* WHAT THE TASK REQUIRES *
Give again, word for word, each line below starting at the one that contains "simple gates,362,0.225" and ending at the one that contains "Clock power increased".

* EXERCISE MATERIAL *
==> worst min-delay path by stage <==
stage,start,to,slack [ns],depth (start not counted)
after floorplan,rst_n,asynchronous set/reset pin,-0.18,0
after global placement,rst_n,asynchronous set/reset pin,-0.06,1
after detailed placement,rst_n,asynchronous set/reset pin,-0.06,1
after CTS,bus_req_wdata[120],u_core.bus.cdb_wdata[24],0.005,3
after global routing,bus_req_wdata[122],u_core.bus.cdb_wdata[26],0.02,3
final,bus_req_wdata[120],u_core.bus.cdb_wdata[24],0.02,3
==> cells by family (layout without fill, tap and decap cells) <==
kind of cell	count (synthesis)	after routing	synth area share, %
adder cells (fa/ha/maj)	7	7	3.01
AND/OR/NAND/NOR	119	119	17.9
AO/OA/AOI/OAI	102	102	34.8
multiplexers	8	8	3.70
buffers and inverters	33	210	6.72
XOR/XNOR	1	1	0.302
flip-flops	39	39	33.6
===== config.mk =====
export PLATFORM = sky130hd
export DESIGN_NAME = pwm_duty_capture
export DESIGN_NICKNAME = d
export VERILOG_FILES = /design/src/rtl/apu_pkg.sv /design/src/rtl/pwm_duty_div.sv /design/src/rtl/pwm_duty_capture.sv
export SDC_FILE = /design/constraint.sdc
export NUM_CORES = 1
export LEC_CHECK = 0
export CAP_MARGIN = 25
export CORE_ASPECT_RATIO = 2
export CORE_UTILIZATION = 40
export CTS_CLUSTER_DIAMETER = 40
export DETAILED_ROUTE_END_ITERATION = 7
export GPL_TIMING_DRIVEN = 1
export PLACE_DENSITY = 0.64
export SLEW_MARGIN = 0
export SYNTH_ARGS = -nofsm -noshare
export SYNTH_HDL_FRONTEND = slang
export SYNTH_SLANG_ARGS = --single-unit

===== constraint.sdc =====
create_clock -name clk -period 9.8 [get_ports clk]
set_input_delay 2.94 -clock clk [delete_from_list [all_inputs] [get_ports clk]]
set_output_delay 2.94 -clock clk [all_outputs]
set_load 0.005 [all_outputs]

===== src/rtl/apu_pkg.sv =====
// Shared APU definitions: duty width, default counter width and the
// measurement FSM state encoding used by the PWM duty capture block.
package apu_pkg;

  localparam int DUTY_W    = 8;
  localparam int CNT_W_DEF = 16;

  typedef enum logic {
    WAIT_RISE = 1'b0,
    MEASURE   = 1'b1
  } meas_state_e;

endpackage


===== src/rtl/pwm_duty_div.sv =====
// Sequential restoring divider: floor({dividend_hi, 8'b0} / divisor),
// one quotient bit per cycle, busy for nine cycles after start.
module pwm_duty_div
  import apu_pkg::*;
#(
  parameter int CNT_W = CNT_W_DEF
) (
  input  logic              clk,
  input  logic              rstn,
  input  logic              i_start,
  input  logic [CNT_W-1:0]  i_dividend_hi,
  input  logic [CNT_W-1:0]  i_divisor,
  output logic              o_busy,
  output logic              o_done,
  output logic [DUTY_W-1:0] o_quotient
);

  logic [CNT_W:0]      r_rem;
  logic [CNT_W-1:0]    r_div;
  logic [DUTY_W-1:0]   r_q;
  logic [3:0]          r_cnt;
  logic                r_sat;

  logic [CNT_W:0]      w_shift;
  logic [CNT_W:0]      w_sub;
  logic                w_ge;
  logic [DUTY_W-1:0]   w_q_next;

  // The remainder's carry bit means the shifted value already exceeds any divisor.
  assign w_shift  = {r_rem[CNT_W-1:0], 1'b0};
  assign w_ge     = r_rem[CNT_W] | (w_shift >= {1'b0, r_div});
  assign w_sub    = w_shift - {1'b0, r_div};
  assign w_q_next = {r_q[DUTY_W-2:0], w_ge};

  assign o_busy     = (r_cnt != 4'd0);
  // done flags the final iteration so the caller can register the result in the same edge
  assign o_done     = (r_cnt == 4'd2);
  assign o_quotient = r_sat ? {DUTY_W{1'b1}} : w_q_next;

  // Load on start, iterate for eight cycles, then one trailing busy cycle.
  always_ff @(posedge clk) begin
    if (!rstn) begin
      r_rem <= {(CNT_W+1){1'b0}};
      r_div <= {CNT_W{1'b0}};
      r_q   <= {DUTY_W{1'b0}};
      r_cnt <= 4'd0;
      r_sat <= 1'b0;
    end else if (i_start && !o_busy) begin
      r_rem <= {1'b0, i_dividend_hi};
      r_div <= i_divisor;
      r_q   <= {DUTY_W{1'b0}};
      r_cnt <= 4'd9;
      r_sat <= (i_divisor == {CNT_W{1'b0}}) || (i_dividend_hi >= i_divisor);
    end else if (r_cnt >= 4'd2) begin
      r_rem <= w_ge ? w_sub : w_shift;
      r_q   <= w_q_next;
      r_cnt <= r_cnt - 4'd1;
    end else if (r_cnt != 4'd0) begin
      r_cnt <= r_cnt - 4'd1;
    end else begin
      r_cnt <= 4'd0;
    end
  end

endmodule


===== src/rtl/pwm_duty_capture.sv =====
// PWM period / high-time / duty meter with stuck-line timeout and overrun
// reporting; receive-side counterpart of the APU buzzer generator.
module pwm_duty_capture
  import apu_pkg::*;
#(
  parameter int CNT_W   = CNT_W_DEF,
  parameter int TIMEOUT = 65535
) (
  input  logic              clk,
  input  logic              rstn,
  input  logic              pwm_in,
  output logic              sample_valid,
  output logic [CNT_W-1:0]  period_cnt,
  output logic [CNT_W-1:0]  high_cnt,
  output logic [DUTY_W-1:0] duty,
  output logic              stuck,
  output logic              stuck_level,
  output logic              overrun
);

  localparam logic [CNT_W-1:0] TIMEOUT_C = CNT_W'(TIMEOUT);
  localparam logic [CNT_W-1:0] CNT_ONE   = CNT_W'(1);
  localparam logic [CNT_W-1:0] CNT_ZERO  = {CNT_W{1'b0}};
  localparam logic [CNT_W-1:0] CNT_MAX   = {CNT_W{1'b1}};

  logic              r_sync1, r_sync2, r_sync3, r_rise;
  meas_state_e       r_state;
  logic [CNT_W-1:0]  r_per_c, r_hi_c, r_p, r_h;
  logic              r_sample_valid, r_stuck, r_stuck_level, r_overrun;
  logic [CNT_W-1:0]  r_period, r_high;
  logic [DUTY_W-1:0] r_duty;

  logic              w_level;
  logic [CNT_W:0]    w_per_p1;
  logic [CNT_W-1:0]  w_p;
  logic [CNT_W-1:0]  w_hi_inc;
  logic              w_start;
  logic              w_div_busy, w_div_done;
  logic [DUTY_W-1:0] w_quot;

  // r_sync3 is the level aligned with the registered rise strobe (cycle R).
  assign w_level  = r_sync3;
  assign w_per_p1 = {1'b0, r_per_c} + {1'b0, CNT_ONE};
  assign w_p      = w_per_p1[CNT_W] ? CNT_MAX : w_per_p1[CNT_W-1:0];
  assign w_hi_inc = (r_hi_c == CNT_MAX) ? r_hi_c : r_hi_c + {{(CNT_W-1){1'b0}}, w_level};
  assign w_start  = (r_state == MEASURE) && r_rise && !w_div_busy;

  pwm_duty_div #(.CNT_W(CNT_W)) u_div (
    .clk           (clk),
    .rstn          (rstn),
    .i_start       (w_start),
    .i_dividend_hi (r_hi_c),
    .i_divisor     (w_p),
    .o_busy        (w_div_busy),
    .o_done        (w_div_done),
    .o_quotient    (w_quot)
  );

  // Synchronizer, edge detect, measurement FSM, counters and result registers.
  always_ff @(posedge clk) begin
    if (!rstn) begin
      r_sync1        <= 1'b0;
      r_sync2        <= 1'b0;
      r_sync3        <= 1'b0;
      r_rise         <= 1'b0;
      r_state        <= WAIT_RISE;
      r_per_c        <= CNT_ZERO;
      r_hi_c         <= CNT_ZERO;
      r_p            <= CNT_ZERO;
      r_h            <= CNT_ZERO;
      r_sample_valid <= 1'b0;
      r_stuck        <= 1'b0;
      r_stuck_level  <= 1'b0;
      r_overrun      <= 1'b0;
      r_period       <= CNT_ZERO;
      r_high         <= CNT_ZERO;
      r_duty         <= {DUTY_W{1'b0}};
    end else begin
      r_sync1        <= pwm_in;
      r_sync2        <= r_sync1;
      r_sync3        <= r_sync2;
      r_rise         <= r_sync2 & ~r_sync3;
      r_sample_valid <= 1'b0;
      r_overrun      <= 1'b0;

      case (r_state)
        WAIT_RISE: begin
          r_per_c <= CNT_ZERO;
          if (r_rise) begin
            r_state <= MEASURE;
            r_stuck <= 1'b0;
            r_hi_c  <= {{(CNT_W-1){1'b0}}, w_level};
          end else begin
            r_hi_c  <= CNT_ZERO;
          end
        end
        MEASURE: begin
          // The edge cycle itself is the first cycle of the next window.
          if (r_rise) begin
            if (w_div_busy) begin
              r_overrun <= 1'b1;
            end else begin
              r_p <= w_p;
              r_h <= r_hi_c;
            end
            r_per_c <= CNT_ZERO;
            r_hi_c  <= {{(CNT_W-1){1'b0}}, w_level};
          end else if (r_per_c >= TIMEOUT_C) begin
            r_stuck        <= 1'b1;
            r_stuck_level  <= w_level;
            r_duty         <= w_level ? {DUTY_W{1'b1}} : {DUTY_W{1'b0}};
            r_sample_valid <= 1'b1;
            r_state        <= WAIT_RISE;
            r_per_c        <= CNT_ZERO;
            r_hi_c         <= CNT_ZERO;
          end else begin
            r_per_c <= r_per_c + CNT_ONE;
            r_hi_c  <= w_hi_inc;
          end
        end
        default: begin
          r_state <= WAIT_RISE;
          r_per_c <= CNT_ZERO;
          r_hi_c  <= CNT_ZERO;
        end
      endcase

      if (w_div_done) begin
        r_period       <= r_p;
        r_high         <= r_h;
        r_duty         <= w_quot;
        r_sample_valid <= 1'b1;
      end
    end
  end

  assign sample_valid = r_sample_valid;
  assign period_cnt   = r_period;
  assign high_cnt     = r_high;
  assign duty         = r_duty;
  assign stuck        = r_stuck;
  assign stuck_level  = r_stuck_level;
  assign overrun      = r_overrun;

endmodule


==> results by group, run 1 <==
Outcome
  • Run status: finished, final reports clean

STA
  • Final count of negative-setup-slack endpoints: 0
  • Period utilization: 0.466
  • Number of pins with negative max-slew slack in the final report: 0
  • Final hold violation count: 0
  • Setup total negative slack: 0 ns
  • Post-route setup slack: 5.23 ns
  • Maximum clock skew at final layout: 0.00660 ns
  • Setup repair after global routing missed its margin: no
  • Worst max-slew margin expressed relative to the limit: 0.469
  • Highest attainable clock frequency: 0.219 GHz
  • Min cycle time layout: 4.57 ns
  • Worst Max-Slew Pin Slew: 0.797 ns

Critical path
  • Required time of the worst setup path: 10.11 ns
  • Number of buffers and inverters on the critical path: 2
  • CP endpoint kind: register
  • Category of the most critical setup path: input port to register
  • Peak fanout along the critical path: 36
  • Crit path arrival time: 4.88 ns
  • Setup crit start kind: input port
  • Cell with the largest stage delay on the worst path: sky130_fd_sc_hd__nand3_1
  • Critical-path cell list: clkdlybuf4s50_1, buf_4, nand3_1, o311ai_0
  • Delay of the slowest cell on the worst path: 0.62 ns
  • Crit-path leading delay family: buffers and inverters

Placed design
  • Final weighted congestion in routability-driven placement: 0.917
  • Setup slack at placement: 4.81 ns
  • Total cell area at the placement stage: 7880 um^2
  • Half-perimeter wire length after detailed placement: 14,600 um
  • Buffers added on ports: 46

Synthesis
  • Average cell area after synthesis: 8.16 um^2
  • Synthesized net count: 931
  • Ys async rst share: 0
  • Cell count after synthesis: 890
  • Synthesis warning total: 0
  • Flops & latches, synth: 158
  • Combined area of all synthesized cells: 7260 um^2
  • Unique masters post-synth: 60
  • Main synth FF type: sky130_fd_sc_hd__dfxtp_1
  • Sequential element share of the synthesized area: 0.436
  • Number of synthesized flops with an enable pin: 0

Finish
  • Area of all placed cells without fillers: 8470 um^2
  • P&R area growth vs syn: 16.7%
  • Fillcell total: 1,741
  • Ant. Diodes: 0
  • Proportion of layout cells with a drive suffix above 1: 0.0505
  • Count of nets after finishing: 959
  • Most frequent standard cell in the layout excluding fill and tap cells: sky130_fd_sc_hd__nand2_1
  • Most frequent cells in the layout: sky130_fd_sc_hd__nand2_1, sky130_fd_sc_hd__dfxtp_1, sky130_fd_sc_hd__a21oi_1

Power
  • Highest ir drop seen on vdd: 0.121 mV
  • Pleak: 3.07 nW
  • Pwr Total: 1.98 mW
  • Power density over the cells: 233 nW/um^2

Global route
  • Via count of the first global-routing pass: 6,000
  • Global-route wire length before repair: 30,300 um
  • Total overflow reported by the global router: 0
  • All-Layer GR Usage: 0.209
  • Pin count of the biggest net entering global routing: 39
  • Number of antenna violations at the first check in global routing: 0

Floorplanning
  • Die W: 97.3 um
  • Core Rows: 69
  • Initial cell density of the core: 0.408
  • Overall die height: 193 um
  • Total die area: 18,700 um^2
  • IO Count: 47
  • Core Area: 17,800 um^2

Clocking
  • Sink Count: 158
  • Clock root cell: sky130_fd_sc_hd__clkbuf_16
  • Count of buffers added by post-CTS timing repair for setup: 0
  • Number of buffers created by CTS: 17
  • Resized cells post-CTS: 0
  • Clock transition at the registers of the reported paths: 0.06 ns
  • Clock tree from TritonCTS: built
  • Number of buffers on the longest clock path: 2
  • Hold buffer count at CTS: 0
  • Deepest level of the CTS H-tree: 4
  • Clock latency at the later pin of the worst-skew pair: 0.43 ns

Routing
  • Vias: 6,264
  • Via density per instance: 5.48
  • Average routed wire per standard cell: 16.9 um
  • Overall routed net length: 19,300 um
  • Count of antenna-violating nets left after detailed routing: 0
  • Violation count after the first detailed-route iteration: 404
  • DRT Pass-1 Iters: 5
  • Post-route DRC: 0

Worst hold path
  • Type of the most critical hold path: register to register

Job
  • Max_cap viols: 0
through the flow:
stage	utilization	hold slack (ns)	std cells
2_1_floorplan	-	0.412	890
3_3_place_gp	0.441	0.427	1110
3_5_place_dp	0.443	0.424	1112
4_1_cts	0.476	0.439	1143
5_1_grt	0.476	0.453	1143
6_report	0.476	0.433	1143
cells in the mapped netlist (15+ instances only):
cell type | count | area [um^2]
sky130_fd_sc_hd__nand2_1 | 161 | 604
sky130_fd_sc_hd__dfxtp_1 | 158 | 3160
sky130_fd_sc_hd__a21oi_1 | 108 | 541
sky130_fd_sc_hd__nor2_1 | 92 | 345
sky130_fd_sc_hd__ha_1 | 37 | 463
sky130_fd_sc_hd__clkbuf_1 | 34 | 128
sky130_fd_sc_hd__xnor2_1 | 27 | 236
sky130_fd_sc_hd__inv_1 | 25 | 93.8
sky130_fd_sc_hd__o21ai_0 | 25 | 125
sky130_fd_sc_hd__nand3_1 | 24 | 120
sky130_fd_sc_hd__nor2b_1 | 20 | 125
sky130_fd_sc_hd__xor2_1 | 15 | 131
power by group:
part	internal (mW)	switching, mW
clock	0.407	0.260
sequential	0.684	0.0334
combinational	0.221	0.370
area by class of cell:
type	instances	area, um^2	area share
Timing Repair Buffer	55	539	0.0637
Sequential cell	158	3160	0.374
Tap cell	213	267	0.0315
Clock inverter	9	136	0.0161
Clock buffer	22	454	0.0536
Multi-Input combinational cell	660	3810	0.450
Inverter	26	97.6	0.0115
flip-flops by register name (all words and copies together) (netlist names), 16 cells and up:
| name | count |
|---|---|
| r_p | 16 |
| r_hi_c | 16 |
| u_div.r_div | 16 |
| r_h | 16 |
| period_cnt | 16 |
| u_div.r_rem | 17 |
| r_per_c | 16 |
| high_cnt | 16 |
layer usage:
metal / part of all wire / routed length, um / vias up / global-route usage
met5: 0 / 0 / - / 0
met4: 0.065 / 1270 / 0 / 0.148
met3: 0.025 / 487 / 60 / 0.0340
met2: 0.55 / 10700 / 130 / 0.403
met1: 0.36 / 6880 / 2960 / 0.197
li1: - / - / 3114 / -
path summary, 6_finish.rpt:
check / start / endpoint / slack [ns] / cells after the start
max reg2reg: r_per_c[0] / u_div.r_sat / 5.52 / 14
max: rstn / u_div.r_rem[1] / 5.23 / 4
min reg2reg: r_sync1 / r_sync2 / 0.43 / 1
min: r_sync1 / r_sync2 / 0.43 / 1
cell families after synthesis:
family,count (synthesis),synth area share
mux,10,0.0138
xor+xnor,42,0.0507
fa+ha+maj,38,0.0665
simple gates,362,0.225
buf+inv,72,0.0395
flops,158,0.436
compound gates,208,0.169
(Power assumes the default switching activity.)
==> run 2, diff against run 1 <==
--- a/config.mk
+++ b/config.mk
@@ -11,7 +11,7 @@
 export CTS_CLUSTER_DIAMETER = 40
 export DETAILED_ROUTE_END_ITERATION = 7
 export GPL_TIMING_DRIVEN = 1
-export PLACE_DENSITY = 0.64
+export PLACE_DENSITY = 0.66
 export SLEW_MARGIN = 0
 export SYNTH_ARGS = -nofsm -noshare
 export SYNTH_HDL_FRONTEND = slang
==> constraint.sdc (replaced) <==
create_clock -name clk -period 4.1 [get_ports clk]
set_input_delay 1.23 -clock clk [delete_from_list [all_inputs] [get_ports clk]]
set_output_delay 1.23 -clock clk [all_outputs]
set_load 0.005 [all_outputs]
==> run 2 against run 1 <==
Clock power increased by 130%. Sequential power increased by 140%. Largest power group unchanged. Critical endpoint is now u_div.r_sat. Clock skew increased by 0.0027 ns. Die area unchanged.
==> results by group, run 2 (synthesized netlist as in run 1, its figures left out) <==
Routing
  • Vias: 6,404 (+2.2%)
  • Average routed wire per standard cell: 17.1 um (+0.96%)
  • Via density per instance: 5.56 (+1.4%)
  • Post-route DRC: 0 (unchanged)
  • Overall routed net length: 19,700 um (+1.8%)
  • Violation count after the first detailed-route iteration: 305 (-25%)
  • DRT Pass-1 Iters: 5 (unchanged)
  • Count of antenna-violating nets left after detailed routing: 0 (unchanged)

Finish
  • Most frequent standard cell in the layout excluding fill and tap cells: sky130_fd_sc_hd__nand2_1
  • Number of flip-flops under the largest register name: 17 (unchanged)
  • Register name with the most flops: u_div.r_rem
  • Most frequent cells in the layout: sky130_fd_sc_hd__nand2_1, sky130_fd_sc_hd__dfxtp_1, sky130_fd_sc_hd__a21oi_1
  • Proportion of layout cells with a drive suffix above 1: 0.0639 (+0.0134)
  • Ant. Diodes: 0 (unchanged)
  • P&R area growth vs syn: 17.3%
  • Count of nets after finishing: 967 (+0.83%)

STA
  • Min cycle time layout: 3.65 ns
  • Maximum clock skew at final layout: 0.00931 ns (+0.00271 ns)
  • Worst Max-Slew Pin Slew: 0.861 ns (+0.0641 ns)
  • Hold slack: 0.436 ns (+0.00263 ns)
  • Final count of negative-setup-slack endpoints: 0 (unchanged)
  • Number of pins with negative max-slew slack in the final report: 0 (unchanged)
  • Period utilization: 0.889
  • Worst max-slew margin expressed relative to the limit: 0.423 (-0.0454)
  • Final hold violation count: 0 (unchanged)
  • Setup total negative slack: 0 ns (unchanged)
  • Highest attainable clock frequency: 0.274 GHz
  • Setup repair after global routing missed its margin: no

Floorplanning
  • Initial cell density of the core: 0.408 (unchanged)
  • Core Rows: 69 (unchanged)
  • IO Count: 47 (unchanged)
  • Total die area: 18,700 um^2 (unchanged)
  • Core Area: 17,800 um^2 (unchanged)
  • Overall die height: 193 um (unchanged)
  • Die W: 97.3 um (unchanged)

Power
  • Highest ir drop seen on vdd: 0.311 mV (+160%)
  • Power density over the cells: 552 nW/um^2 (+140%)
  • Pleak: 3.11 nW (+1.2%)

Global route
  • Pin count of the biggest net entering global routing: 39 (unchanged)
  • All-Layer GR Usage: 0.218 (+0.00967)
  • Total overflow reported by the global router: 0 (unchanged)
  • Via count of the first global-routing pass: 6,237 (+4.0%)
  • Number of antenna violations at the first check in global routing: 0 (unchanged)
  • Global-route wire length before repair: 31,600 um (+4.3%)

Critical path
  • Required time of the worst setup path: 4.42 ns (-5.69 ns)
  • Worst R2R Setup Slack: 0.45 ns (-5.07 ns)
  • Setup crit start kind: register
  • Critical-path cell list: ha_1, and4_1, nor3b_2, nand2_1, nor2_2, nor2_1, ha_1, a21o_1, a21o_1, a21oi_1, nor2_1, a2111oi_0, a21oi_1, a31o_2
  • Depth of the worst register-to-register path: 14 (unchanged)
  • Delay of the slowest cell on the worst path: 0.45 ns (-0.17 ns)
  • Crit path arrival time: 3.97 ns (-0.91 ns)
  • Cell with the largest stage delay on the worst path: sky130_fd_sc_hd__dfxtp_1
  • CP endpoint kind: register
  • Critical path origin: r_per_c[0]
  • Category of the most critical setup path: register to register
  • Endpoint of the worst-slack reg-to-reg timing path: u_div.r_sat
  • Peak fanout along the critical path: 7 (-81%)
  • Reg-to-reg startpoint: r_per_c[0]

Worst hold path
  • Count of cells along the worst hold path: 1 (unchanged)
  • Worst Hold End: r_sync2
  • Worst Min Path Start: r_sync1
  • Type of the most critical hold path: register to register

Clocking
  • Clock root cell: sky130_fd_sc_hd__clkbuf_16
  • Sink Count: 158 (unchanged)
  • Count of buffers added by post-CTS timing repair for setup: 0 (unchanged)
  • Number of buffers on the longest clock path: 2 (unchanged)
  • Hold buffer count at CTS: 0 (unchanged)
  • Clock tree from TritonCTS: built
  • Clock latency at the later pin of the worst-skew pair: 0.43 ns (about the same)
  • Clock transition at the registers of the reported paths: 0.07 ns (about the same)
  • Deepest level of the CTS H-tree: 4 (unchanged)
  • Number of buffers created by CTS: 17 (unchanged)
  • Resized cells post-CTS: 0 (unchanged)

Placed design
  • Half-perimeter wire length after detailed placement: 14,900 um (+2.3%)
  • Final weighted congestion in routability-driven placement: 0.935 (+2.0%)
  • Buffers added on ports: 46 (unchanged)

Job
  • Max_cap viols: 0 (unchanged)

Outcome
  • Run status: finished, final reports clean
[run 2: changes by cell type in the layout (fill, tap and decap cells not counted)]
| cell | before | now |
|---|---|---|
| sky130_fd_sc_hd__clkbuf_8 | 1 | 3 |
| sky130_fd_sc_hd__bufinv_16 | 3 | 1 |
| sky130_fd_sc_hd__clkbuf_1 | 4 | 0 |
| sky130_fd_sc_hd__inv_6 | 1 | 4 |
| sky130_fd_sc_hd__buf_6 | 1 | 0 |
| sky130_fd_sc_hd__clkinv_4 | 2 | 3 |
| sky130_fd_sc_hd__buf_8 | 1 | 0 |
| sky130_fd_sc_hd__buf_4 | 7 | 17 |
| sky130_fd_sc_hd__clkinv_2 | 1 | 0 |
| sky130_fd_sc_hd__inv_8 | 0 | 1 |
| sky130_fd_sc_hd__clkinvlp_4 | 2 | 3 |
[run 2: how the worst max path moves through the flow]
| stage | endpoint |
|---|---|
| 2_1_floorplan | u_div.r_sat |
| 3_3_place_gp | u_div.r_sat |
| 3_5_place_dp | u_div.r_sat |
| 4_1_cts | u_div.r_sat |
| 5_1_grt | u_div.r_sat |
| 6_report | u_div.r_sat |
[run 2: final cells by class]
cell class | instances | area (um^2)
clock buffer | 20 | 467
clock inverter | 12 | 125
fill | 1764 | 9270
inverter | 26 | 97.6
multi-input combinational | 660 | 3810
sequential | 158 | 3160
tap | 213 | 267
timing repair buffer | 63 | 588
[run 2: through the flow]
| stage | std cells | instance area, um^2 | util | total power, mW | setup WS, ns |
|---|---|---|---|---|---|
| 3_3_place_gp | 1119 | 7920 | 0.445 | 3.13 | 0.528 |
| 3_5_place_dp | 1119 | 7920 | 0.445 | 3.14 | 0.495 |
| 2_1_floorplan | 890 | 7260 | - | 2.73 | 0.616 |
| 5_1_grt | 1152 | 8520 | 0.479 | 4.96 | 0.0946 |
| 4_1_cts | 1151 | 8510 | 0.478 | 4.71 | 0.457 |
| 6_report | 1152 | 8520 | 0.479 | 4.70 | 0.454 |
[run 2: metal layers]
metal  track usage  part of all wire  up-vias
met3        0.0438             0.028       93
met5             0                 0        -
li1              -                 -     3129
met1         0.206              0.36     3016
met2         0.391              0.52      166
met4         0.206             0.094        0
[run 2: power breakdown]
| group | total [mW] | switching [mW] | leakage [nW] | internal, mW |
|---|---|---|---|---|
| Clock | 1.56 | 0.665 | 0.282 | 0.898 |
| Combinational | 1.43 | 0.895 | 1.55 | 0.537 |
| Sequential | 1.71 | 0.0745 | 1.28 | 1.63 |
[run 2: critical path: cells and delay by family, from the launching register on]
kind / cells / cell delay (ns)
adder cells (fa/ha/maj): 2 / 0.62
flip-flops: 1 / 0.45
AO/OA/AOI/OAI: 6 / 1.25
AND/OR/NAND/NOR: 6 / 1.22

* RESPONSE AREA *
simple gates,362,0.225
buf+inv,72,0.0395
flops,158,0.436
compound gates,208,0.169
(Power assumes the default switching activity.)
==> run 2, diff against run 1 <==
--- a/config.mk
+++ b/config.mk
@@ -11,7 +11,7 @@
 export CTS_CLUSTER_DIAMETER = 40
 export DETAILED_ROUTE_END_ITERATION = 7
 export GPL_TIMING_DRIVEN = 1
-export PLACE_DENSITY = 0.64
+export PLACE_DENSITY = 0.66
 export SLEW_MARGIN = 0
 export SYNTH_ARGS = -nofsm -noshare
 export SYNTH_HDL_FRONTEND = slang
==> constraint.sdc (replaced) <==
create_clock -name clk -period 4.1 [get_ports clk]
set_input_delay 1.23 -clock clk [delete_from_list [all_inputs] [get_ports clk]]
set_output_delay 1.23 -clock clk [all_outputs]
set_load 0.005 [all_outputs]
==> run 2 against run 1 <==
Clock power increased by 130%. Sequential power increased by 140%. Largest power group unchanged. Critical endpoint is now u_div.r_sat. Clock skew increased by 0.0027 ns. Die area unchanged.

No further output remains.